Shoup finds that most system architectures evolve from monoliths to many cooperating services. Twitter, eBay and Amazon have treaded this path in the past. Service's evolution is not determined by centralized, top-down design. It instead follows organic natural variation and selection: services get extracted from other services to solve a more general problem. Shoup mentioned Gmail, BigTable and Megastore as examples of this process. If services aren't used, they should be deprecated. Even so, the service's underlying technology can still live on. Google Apps reused parts of Google Wave such as the live editing by multiple users.
Google has no architect title/role. There's no central approval for technological decisions: local teams make their own choices. Even so, this decentralized process leads to nice compositions. Shoup gave the example at Google, where Cloud DataStore, a NoSQL offering by Google is built on top of Megastore. Megastore is in turn built-on top of BigTable, Colossus (next-gen Google File System) and Borg, Google's cluster management system. Google built all these systems in a decentralized way, yet they all ended up being highly composable.
eBay had a few years ago an Architecture Review Board, a centralized approval body for large projects. But Shoup says that they were usually involved to late to change things, reinforcing the decentralization's case. Shoup believes that a better way to benefit from experienced engineers is to get them to encode their knowledge in a reusable service or tool, so others can learn from them.
Standardization efforts
Within an ecosystem of hundreds or thousands of services, some standardization is important. As mentioned several times at QCon, standardization efforts should concentrate on communication and infrastructure. Communication standards touch such things as network protocols and data formats. Infrastructure standards are all about source control, configuration management, cluster management, monitoring and alerting.
In a decentralized environment, standards aren't centrally mandated. Standards become standards by being better than the alternatives, rather than by fiat. The best way to promote standards is to encourage people to adopt them, by making it easy to do the right thing. It is possible to help the adoption process by creating libraries, ensure code is searchable or by doing code reviews.
Building and operating services
An effective service should be single-purposed and simple. This requires the service to have a well-defined interface and isolated persistence. Adding to that, a service owner should have end-to-end ownership, from design to retirement. These requirements allow the service owner to focus on its bounded context, its clients and on the services it depends. Service owners are usually teams of 3 to 5 people, making them agile and nimble.
The relationship between services and its consumers should be a vendor-customer relationship. It should be cooperative, but structured, with clear ownership and division of responsibility. Importantly, the customer can choose to use service or not. Maintaining service stability is crucial to keep trust. A service should never break its clients' code, even if that means many interface versions and deployments. A service should have explicit deprecation policies to help its users plan ahead of time.

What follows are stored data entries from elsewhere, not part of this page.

[src/rtl/first_fit_bump_allocator_core.sv]
// First-fit heap allocator bookkeeping core: block table, scan sequencer, bump pointer.
// Depends on ffba_pkg and first_fit_bump_allocator_core_defines.svh.
//
//   channel   dir  fields (low bit first)
//   s_axis    in   tuser: req_type | tdata: req_size, free_addr
//   m_axis    out  tuser: status   | tdata: result_addr
//   cfg       in   cfg_idx_i 0 heap base, 1 heap span; cfg_wdata_i
//
// One word at a time. A free of address 0 goes straight to the response step. A scan
// stops at the first hit, a scan miss compares all block_count entries, and an
// allocate that misses on a table that is not full then goes through the bump and
// limit steps, which move the heap end unless out of memory. The scan reads one
// table entry per cycle through the single read port of the block table.
// Reset zeroes the count and sets the heap end to HEADER_BYTES; the table itself needs no pass.
// A result waiting on m_axis holds the sequencer in its response step.
`include "first_fit_bump_allocator_core_defines.svh"

module first_fit_bump_allocator_core
  import ffba_pkg::*;
(
  input  logic               clk_i,
  input  logic               rst_ni,
  input  logic               cfg_we_i,
  input  logic               cfg_idx_i,
  input  logic [ADDR_W-1:0]  cfg_wdata_i,
  input  logic               s_axis_tvalid,
  output logic               s_axis_tready,
  input  logic [TDATA_W-1:0] s_axis_tdata,   // req_size[23:0], free_addr[55:24]
  input  logic [0:0]         s_axis_tuser,   // req_type[0]
  output logic               m_axis_tvalid,
  input  logic               m_axis_tready,
  output logic [ADDR_W-1:0]  m_axis_tdata,   // result_addr[31:0]
  output logic [1:0]         m_axis_tuser    // status[1:0]
);

  ffba_state_e state_q, state_d;

  logic [ADDR_W-1:0]  base_q, base_d;
  logic [ADDR_W-1:0]  span_q, span_d;
  logic               req_free_q, req_free_d;
  logic [BYTES_W-1:0] size_q, size_d;
  logic [ADDR_W-1:0]  addr_q, addr_d;
  logic [CNT_W-1:0]   blk_cnt_q, blk_cnt_d;
  logic [OFF_W-1:0]   bump_q, bump_d;
  logic [CNT_W-1:0]   rd_idx_q, rd_idx_d;
  logic               cmp_vld_q, cmp_vld_d;
  logic [IDX_W-1:0]   cmp_idx_q, cmp_idx_d;
  logic [OFF_W:0]     end_q, end_d;
  logic [OFF_W-1:0]   pay_q, pay_d;
  logic [ADDR_W-1:0]  res_addr_q, res_addr_d;
  ffba_status_e       res_status_q, res_status_d;
  logic               out_vld_q, out_vld_d;
  logic [ADDR_W-1:0]  out_addr_q, out_addr_d;
  ffba_status_e       out_status_q, out_status_d;

  // block table
  logic [OFF_W-1:0]   off_mem   [MAX_BLOCKS];
  logic [BYTES_W-1:0] bytes_mem [MAX_BLOCKS];
  logic               free_mem  [MAX_BLOCKS];
  logic [OFF_W-1:0]   rd_off_q;
  logic [BYTES_W-1:0] rd_bytes_q;
  logic               rd_free_q;
  logic               off_we, bytes_we, free_we, free_wdata;
  logic [IDX_W-1:0]   wr_idx;

  logic               in_acc, out_free, scan_more, table_full;
  logic               alloc_hit, free_hit, cmp_hit, oom;
  logic [BYTES_W-1:0] size_rnd;
  logic [OFF_W:0]     abs_off;
  logic [OFF_W+1:0]   lim_abs;

  assign in_acc     = s_axis_tvalid && s_axis_tready;
  assign out_free   = !out_vld_q || m_axis_tready;
  assign scan_more  = rd_idx_q < blk_cnt_q;
  assign table_full = blk_cnt_q == CNT_W'(MAX_BLOCKS);
  assign size_rnd   = ({1'b0, s_axis_tdata[SIZE_W-1:0]} + BYTES_W'(3)) & ~BYTES_W'(3);

  // shared compare unit: one table entry per cycle
  assign abs_off   = (OFF_W+1)'(base_q) + (OFF_W+1)'(rd_off_q);
  assign alloc_hit = rd_free_q && (rd_bytes_q >= size_q);
  assign free_hit  = abs_off == (OFF_W+1)'(addr_q);
  assign cmp_hit   = cmp_vld_q && (req_free_q ? free_hit : alloc_hit);

  assign lim_abs = (OFF_W+2)'(base_q) + (OFF_W+2)'(end_q);
  assign oom     = (end_q > (OFF_W+1)'(span_q)) || (lim_abs > (OFF_W+2)'(ADDR_MAX));

  assign s_axis_tready = state_q == S_IDLE;
  assign m_axis_tvalid = out_vld_q;
  assign m_axis_tdata  = out_addr_q;
  assign m_axis_tuser  = out_status_q;

  always_comb begin
    state_d = state_q;
    case (state_q)
      S_IDLE: begin
        if (in_acc) begin
          if (s_axis_tuser[0] == REQ_FREE && s_axis_tdata[SIZE_W +: ADDR_W] == '0) begin
            state_d = S_RESP;
          end else begin
            state_d = S_SCAN;
          end
        end
      end
      S_SCAN: begin
        if (cmp_hit) begin
          state_d = S_RESP;
        end else if (!scan_more && !cmp_vld_q) begin
          state_d = (req_free_q || table_full) ? S_RESP : S_BUMP;
        end
      end
      S_BUMP:  state_d = S_LIMIT;
      S_LIMIT: state_d = S_RESP;
      S_RESP: begin
        if (out_free) begin
          state_d = S_IDLE;
        end
      end
      default: state_d = S_IDLE;
    endcase
  end

  always_comb begin
    base_d       = base_q;
    span_d       = span_q;
    req_free_d   = req_free_q;
    size_d       = size_q;
    addr_d       = addr_q;
    blk_cnt_d    = blk_cnt_q;
    bump_d       = bump_q;
    rd_idx_d     = rd_idx_q;
    cmp_vld_d    = cmp_vld_q;
    cmp_idx_d    = cmp_idx_q;
    end_d        = end_q;
    pay_d        = pay_q;
    res_addr_d   = res_addr_q;
    res_status_d = res_status_q;
    out_vld_d    = out_vld_q && !m_axis_tready;
    out_addr_d   = out_addr_q;
    out_status_d = out_status_q;
    off_we       = 1'b0;
    bytes_we     = 1'b0;
    free_we      = 1'b0;
    free_wdata   = 1'b0;
    wr_idx       = cmp_idx_q;

    if (cfg_we_i) begin
      case (cfg_idx_i)
        CFG_BASE: base_d = cfg_wdata_i;
        CFG_SPAN: span_d = cfg_wdata_i;
        default: ;
      endcase
    end

    case (state_q)
      S_IDLE: begin
        if (in_acc) begin
          req_free_d   = s_axis_tuser[0] == REQ_FREE;
          size_d       = size_rnd;
          addr_d       = s_axis_tdata[SIZE_W +: ADDR_W];
          rd_idx_d     = '0;
          cmp_vld_d    = 1'b0;
          res_addr_d   = '0;
          res_status_d = ST_DONE;
        end
      end
      S_SCAN: begin
        cmp_vld_d = scan_more && !cmp_hit;
        cmp_idx_d = rd_idx_q[IDX_W-1:0];
        if (scan_more && !cmp_hit) begin
          rd_idx_d = rd_idx_q + 1'b1;
        end
        if (cmp_hit) begin
          free_we      = 1'b1;
          free_wdata   = req_free_q;
          res_addr_d   = req_free_q ? '0 : abs_off[ADDR_W-1:0];
          res_status_d = ST_DONE;
        end else if (!scan_more && !cmp_vld_q) begin
          res_addr_d = '0;
          if (req_free_q) begin
            res_status_d = ST_UNKNOWN;
          end else if (table_full) begin
            res_status_d = ST_FULL;
          end
        end
      end
      S_BUMP: begin
        end_d = {1'b0, bump_q} + (OFF_W+1)'(HEADER_BYTES) + (OFF_W+1)'(size_q);
        pay_d = bump_q + OFF_W'(HEADER_BYTES);
      end
      S_LIMIT: begin
        wr_idx = blk_cnt_q[IDX_W-1:0];
        if (oom) begin
          res_addr_d   = '0;
          res_status_d = ST_OOM;
        end else begin
          off_we       = 1'b1;
          bytes_we     = 1'b1;
          free_we      = 1'b1;
          free_wdata   = 1'b0;
          blk_cnt_d    = blk_cnt_q + 1'b1;
          bump_d       = end_q[OFF_W-1:0];
          res_addr_d   = base_q + pay_q[ADDR_W-1:0];
          res_status_d = ST_DONE;
        end
      end
      S_RESP: begin
        if (out_free) begin
          out_vld_d    = 1'b1;
          out_addr_d   = res_addr_q;
          out_status_d = res_status_q;
        end
      end
      default: ;
    endcase
  end

  always_ff @(posedge clk_i or negedge rst_ni) begin
    if (!rst_ni) begin
      state_q   <= S_IDLE;
      base_q    <= '0;
      span_q    <= '0;
      blk_cnt_q <= '0;
      bump_q    <= OFF_W'(HEADER_BYTES);
      cmp_vld_q <= 1'b0;
      out_vld_q <= 1'b0;
    end else begin
      state_q   <= state_d;
      base_q    <= base_d;
      span_q    <= span_d;
      blk_cnt_q <= blk_cnt_d;
      bump_q    <= bump_d;
      cmp_vld_q <= cmp_vld_d;
      out_vld_q <= out_vld_d;
    end
  end

  always_ff @(posedge clk_i) begin
    req_free_q   <= req_free_d;
    size_q       <= size_d;
    addr_q       <= addr_d;
    rd_idx_q     <= rd_idx_d;
    cmp_idx_q    <= cmp_idx_d;
    end_q        <= end_d;
    pay_q        <= pay_d;
    res_addr_q   <= res_addr_d;
    res_status_q <= res_status_d;
    out_addr_q   <= out_addr_d;
    out_status_q <= out_status_d;
  end

  always_ff @(posedge clk_i) begin
    if (off_we) begin
      off_mem[wr_idx] <= pay_q;
    end
    if (bytes_we) begin
      bytes_mem[wr_idx] <= size_q;
    end
    if (free_we) begin
      free_mem[wr_idx] <= free_wdata;
    end
    rd_off_q   <= off_mem[rd_idx_q[IDX_W-1:0]];
    rd_bytes_q <= bytes_mem[rd_idx_q[IDX_W-1:0]];
    rd_free_q  <= free_mem[rd_idx_q[IDX_W-1:0]];
  end

  `FFBA_ASSERT(a_cnt_bound, blk_cnt_q <= CNT_W'(MAX_BLOCKS), "block count above table depth")
  `FFBA_ASSERT(a_cnt_step, blk_cnt_q != $past(blk_cnt_q) |-> blk_cnt_q == $past(blk_cnt_q) + 1'b1, "block count moved by other than one")
  `FFBA_ASSERT(a_cmp_live, cmp_vld_q |-> cmp_idx_q < blk_cnt_q, "scan compared an unwritten entry")
  `FFBA_NEVER(a_bump_mono, bump_q < $past(bump_q), "heap end moved down")

endmodule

On the subject of operating services, Shoup emphasized the need to provide predictable performance. Again, this was a recurring them at QCon. Predictable performance is much better than average performance, as it makes consuming the service easier.
A variety of techniques allow for easier incremental deployments. Shoup suggests the use of canary systems, staged rollouts and rapid rollbacks. At eBay it was common to use feature flags. This is an effective approach that has been "rediscovered many times" over the years, according to Shoup.
Shoup believes, as many others at QCon, that there's no such thing as too much monitoring, though the same cannot be said about alerting.